_TASK DIRECTIONS:_
Only the lines from the start of the entries through the line with "inverters,3,0.00957" are wanted; please output them exactly.

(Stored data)
• • • •
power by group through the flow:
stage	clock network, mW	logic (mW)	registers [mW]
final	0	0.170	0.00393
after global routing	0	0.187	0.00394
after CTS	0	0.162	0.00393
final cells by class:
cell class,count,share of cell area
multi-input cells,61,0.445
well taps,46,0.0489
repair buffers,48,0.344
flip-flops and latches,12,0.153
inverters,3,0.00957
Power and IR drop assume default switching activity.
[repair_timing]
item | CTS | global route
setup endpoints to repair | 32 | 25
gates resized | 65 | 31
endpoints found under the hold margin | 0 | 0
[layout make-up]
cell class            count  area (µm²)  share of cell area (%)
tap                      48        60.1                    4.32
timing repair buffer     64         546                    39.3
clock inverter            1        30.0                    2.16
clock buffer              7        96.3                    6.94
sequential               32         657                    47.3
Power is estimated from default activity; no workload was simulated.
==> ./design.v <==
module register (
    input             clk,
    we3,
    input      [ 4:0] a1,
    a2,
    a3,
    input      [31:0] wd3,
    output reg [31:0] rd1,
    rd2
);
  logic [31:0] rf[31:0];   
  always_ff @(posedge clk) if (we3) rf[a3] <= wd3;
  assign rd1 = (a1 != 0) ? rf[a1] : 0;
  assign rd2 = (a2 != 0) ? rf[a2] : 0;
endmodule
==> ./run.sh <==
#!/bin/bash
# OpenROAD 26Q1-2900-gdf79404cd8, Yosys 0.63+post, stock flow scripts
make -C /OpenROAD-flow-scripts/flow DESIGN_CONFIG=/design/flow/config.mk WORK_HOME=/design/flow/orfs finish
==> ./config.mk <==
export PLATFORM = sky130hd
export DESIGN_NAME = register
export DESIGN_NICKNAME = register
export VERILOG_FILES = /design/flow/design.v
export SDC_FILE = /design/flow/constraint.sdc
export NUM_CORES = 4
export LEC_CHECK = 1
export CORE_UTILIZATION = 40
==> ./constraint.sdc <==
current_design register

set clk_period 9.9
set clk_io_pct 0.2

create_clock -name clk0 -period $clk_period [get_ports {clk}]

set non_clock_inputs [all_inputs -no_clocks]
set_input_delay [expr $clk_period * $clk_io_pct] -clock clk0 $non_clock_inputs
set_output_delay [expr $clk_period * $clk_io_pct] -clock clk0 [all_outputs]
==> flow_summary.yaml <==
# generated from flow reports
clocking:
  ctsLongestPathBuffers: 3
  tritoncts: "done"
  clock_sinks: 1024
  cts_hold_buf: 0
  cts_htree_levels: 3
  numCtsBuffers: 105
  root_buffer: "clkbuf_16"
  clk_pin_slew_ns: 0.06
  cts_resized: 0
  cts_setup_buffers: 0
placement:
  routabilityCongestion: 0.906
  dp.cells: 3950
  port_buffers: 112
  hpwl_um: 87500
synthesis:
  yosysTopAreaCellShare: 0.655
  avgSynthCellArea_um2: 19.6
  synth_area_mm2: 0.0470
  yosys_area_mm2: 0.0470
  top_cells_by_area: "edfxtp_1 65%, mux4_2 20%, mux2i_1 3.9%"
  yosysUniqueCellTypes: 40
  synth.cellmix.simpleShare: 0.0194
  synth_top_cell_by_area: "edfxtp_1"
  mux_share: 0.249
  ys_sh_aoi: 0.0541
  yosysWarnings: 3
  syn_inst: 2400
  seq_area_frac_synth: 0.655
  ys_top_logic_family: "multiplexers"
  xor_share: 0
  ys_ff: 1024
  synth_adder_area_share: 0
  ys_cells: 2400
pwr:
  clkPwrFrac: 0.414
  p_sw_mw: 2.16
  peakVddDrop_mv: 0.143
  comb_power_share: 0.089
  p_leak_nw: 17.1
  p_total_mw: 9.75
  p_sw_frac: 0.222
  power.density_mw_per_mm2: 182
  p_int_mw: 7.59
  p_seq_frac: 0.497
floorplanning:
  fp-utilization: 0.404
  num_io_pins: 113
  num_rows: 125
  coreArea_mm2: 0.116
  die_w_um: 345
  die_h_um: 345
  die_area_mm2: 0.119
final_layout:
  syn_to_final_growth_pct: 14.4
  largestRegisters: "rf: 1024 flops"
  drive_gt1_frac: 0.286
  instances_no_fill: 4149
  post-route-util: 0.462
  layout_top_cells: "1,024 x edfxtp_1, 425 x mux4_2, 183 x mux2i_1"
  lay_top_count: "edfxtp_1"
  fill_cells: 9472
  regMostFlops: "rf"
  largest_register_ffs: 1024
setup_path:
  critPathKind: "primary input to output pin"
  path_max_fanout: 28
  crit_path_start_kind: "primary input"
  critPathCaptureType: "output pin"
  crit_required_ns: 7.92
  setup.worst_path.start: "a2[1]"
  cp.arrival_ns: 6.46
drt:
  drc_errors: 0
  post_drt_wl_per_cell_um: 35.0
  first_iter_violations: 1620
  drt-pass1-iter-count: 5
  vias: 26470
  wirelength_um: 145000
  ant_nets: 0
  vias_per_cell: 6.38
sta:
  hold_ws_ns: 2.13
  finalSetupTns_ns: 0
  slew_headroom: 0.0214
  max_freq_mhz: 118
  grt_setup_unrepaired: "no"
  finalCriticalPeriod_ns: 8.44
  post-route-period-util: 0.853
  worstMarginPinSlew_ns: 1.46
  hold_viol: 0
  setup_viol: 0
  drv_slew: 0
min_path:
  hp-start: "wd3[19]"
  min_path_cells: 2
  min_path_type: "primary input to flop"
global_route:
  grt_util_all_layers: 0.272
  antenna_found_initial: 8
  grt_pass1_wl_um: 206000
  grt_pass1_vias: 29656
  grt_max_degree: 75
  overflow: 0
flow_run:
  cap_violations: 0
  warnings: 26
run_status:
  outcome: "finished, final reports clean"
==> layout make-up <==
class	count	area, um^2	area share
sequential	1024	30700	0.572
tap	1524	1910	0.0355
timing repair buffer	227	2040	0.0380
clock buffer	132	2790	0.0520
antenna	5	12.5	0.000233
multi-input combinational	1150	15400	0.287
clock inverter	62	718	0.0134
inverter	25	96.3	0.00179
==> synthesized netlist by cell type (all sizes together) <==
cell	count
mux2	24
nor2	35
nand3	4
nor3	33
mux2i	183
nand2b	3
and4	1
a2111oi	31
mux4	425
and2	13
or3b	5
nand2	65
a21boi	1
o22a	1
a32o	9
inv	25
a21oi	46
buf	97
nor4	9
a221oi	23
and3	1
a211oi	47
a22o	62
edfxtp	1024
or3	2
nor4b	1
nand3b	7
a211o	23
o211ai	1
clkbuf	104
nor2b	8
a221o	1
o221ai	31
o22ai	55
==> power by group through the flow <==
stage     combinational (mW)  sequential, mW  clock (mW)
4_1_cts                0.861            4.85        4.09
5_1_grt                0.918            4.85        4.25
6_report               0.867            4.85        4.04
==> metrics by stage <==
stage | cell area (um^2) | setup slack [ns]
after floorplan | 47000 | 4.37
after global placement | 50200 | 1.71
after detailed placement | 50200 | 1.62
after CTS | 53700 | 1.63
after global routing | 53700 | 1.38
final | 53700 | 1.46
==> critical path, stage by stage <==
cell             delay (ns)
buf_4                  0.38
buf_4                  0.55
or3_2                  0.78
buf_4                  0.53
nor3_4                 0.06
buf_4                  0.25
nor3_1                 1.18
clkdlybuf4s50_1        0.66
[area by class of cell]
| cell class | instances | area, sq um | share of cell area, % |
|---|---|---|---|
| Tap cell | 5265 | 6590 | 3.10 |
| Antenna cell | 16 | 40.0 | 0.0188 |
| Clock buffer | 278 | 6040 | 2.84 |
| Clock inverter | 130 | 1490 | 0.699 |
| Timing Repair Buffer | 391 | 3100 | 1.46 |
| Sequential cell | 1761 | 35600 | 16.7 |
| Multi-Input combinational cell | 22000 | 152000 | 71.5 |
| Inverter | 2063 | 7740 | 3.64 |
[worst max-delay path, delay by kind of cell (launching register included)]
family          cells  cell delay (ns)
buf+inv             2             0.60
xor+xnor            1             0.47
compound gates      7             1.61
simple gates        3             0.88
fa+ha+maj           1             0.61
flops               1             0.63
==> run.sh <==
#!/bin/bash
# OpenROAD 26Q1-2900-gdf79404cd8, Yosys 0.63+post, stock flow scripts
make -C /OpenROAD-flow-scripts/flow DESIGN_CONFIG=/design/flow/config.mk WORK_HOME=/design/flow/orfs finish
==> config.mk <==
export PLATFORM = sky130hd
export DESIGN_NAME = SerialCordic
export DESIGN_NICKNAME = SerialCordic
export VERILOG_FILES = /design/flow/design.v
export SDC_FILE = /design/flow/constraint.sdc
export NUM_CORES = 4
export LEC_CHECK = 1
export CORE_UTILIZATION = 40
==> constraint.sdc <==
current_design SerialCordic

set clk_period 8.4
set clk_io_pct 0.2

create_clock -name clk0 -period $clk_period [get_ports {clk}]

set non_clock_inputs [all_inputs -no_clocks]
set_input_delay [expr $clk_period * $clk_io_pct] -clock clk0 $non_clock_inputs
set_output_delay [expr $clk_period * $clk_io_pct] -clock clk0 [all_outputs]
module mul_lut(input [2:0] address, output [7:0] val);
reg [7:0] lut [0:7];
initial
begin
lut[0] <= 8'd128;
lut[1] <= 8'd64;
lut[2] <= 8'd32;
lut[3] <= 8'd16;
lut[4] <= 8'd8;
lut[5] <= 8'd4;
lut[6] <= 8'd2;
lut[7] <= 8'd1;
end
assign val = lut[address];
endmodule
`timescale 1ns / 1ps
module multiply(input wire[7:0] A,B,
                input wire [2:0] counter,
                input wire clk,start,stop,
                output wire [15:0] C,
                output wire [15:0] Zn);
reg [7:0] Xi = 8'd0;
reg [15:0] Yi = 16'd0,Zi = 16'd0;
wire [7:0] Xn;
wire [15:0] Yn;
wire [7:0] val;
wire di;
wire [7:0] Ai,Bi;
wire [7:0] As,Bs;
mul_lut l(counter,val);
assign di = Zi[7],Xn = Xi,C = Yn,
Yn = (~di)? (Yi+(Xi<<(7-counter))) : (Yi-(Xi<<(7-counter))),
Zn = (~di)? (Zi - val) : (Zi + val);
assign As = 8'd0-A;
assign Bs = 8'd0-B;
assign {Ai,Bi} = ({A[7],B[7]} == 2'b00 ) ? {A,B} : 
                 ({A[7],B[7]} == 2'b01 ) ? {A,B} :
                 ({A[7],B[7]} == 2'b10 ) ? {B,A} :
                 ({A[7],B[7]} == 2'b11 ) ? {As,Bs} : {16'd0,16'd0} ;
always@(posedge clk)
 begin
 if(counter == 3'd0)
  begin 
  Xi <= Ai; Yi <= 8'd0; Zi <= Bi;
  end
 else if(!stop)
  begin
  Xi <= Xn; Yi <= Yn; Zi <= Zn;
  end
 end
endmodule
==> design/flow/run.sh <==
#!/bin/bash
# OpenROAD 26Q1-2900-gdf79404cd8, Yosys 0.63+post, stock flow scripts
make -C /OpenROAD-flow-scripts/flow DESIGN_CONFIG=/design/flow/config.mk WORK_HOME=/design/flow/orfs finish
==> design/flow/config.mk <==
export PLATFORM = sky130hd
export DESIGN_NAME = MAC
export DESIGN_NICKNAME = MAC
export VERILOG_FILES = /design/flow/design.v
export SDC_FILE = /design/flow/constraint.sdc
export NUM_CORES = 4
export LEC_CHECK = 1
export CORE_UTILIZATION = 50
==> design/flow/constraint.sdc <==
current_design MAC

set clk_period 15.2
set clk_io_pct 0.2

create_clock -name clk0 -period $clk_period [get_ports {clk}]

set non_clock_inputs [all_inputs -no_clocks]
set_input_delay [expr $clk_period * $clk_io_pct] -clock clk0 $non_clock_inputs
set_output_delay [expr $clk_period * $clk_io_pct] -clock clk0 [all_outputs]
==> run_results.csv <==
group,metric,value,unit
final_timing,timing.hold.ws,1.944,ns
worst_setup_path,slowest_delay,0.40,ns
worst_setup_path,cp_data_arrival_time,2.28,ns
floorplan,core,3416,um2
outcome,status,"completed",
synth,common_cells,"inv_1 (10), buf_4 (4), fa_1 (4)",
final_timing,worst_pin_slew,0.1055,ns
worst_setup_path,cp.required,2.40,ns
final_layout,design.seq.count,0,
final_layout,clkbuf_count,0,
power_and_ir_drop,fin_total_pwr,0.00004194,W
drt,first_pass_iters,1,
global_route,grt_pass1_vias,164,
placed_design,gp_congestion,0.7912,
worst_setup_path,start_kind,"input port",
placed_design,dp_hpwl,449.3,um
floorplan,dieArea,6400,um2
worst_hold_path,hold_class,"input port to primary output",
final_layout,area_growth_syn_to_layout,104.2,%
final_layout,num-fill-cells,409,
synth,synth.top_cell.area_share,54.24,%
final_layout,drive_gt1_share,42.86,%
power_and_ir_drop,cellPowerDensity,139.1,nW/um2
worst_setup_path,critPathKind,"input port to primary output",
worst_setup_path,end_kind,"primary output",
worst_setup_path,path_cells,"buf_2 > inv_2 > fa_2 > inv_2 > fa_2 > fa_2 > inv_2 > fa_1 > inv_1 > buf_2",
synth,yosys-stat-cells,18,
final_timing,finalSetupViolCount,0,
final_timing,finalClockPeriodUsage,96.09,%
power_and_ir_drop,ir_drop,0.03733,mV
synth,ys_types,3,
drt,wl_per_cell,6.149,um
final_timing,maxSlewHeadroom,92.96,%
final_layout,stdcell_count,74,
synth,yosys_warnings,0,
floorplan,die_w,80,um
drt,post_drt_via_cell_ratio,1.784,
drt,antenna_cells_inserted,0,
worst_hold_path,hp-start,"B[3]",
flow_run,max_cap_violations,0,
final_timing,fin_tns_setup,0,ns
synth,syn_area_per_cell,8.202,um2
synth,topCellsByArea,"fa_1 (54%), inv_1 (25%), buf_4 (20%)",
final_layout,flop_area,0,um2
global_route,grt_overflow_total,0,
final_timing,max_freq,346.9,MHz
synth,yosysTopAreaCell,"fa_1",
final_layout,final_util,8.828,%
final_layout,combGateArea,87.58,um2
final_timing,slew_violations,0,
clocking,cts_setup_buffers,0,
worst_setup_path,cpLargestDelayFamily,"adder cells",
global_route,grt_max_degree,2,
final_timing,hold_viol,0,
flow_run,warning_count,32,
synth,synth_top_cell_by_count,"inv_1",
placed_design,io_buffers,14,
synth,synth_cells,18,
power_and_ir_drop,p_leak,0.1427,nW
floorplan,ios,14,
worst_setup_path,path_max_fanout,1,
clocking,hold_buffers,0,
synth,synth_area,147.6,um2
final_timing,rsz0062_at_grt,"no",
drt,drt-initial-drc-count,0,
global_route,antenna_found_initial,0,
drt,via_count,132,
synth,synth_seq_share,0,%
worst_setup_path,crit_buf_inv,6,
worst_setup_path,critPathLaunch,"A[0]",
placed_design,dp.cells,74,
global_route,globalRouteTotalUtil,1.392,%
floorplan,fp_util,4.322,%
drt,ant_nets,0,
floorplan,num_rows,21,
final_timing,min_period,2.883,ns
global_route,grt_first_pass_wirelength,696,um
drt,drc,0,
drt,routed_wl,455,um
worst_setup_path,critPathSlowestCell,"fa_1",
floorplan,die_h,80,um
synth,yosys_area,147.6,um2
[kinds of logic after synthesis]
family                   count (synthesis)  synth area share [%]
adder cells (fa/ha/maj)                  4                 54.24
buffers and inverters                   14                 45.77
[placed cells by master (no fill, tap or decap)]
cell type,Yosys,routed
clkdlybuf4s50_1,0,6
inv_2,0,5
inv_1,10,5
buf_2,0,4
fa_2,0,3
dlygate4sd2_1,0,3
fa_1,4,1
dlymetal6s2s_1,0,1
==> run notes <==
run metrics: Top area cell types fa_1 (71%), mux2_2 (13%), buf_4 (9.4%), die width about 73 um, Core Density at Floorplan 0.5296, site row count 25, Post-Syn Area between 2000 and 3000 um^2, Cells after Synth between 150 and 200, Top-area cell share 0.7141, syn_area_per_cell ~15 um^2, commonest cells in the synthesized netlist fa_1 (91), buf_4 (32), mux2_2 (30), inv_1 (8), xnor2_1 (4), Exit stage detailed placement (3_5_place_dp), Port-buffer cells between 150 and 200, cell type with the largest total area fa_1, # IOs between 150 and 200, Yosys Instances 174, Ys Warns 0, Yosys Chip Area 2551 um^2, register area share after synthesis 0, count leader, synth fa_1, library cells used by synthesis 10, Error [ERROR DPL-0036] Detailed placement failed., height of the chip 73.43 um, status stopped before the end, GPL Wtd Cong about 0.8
• • • •
_ANSWER TO THIS PROBLEM:_
power by group through the flow:
stage	clock network, mW	logic (mW)	registers [mW]
final	0	0.170	0.00393
after global routing	0	0.187	0.00394
after CTS	0	0.162	0.00393
final cells by class:
cell class,count,share of cell area
multi-input cells,61,0.445
well taps,46,0.0489
repair buffers,48,0.344
flip-flops and latches,12,0.153
inverters,3,0.00957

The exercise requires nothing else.